─── Listed entries ───

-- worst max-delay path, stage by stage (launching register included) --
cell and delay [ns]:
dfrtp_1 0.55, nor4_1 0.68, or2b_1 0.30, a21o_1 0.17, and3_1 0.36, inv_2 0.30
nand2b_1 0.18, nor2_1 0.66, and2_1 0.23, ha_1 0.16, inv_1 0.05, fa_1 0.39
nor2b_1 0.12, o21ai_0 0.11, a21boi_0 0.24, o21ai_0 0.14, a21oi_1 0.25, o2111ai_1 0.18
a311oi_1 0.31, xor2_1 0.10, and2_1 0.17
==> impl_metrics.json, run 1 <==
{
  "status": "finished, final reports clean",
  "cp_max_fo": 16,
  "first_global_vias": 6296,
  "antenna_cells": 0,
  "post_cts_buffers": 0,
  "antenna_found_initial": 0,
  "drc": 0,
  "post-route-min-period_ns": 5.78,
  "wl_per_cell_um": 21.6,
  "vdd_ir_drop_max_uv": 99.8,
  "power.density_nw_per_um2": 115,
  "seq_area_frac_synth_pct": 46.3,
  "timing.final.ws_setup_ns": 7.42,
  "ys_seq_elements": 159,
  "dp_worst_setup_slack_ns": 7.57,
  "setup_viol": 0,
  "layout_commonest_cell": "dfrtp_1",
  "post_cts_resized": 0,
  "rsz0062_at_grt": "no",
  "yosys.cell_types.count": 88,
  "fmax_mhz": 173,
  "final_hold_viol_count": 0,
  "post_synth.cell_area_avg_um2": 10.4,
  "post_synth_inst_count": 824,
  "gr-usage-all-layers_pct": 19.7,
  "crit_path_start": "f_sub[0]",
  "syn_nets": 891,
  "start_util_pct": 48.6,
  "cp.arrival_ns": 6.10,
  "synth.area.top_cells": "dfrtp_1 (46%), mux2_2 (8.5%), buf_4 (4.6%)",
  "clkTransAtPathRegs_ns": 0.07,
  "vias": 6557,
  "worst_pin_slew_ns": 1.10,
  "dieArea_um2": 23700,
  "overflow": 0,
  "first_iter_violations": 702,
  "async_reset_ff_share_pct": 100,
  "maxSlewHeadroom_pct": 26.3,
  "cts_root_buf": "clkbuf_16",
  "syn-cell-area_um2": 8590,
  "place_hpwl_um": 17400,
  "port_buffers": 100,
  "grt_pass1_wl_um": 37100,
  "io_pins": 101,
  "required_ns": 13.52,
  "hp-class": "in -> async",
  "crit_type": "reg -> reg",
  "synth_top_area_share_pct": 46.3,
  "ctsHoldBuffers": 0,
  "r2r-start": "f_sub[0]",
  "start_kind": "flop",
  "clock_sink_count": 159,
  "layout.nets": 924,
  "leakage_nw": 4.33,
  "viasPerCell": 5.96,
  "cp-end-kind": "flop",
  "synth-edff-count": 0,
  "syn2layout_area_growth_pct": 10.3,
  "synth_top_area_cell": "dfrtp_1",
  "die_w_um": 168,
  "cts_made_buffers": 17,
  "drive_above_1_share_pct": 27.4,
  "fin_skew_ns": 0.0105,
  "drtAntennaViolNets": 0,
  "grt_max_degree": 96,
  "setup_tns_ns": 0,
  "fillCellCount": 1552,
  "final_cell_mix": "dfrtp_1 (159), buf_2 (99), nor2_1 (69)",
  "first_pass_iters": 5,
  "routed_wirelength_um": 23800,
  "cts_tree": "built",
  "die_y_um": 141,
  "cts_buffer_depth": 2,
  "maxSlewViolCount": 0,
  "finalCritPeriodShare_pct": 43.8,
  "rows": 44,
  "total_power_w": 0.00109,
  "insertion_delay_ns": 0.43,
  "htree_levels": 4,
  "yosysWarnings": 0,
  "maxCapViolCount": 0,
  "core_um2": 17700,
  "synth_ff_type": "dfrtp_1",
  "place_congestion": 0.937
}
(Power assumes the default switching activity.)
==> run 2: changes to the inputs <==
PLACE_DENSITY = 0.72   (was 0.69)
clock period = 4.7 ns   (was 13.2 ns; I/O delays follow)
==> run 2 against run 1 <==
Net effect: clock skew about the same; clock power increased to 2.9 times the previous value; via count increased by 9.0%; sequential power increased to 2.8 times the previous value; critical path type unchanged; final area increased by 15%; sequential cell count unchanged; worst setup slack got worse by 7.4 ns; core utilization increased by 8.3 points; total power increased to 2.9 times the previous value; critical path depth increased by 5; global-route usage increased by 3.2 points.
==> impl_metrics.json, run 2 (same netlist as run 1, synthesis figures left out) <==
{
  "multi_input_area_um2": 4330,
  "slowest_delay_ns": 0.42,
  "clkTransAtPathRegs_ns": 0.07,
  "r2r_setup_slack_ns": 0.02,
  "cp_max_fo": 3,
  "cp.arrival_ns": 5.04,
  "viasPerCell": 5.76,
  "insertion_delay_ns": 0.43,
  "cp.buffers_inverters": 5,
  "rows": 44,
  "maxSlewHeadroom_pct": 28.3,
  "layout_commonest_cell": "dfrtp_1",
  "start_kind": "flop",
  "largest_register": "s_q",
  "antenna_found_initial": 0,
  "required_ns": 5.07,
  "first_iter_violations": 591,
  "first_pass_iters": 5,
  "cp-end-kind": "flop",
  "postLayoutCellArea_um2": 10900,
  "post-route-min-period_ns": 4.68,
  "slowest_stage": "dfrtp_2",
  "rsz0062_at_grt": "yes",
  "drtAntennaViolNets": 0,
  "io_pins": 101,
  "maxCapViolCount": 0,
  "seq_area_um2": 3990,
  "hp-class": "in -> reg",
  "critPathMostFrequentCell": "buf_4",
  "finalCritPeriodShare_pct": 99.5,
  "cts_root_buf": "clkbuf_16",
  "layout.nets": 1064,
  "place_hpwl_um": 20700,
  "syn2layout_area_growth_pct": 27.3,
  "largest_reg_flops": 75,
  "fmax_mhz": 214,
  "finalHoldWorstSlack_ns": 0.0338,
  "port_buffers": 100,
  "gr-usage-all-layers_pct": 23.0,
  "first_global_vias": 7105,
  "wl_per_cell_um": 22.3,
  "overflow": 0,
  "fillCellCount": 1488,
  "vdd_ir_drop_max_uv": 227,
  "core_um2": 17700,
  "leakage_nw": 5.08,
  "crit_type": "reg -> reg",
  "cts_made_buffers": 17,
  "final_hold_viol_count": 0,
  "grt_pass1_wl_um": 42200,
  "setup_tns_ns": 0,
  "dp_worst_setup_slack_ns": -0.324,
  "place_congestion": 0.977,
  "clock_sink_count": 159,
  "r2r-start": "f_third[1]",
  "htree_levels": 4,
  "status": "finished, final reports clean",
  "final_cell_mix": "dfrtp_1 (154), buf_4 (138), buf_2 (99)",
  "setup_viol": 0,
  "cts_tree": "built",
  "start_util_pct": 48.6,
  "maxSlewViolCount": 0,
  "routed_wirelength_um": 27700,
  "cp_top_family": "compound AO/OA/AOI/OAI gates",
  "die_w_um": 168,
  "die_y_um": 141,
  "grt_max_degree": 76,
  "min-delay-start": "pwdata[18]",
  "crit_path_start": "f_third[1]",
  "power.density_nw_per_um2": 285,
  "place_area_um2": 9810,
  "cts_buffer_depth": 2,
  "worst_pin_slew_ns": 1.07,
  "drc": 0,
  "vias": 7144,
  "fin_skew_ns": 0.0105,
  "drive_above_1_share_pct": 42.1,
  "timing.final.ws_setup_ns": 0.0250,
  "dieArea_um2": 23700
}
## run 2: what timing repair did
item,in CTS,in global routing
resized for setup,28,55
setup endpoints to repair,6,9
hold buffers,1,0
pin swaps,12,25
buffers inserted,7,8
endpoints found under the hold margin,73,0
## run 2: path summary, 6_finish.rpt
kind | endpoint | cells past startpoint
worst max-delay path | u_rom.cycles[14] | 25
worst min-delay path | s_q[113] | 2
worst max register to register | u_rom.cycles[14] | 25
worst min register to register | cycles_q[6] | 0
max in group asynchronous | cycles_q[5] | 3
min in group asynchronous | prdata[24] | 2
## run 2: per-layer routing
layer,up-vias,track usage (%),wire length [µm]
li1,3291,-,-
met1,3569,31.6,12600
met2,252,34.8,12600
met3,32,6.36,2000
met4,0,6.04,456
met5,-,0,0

───

**What the exercise asks**
Set down the lines above as they stand, starting with the first line and ending with the line that contains "mux2_2 (8.5%), buf_4".

**Expected output**
-- worst max-delay path, stage by stage (launching register included) --
cell and delay [ns]:
dfrtp_1 0.55, nor4_1 0.68, or2b_1 0.30, a21o_1 0.17, and3_1 0.36, inv_2 0.30
nand2b_1 0.18, nor2_1 0.66, and2_1 0.23, ha_1 0.16, inv_1 0.05, fa_1 0.39
nor2b_1 0.12, o21ai_0 0.11, a21boi_0 0.24, o21ai_0 0.14, a21oi_1 0.25, o2111ai_1 0.18
a311oi_1 0.31, xor2_1 0.10, and2_1 0.17
==> impl_metrics.json, run 1 <==
{
  "status": "finished, final reports clean",
  "cp_max_fo": 16,
  "first_global_vias": 6296,
  "antenna_cells": 0,
  "post_cts_buffers": 0,
  "antenna_found_initial": 0,
  "drc": 0,
  "post-route-min-period_ns": 5.78,
  "wl_per_cell_um": 21.6,
  "vdd_ir_drop_max_uv": 99.8,
  "power.density_nw_per_um2": 115,
  "seq_area_frac_synth_pct": 46.3,
  "timing.final.ws_setup_ns": 7.42,
  "ys_seq_elements": 159,
  "dp_worst_setup_slack_ns": 7.57,
  "setup_viol": 0,
  "layout_commonest_cell": "dfrtp_1",
  "post_cts_resized": 0,
  "rsz0062_at_grt": "no",
  "yosys.cell_types.count": 88,
  "fmax_mhz": 173,
  "final_hold_viol_count": 0,
  "post_synth.cell_area_avg_um2": 10.4,
  "post_synth_inst_count": 824,
  "gr-usage-all-layers_pct": 19.7,
  "crit_path_start": "f_sub[0]",
  "syn_nets": 891,
  "start_util_pct": 48.6,
  "cp.arrival_ns": 6.10,
  "synth.area.top_cells": "dfrtp_1 (46%), mux2_2 (8.5%), buf_4 (4.6%)",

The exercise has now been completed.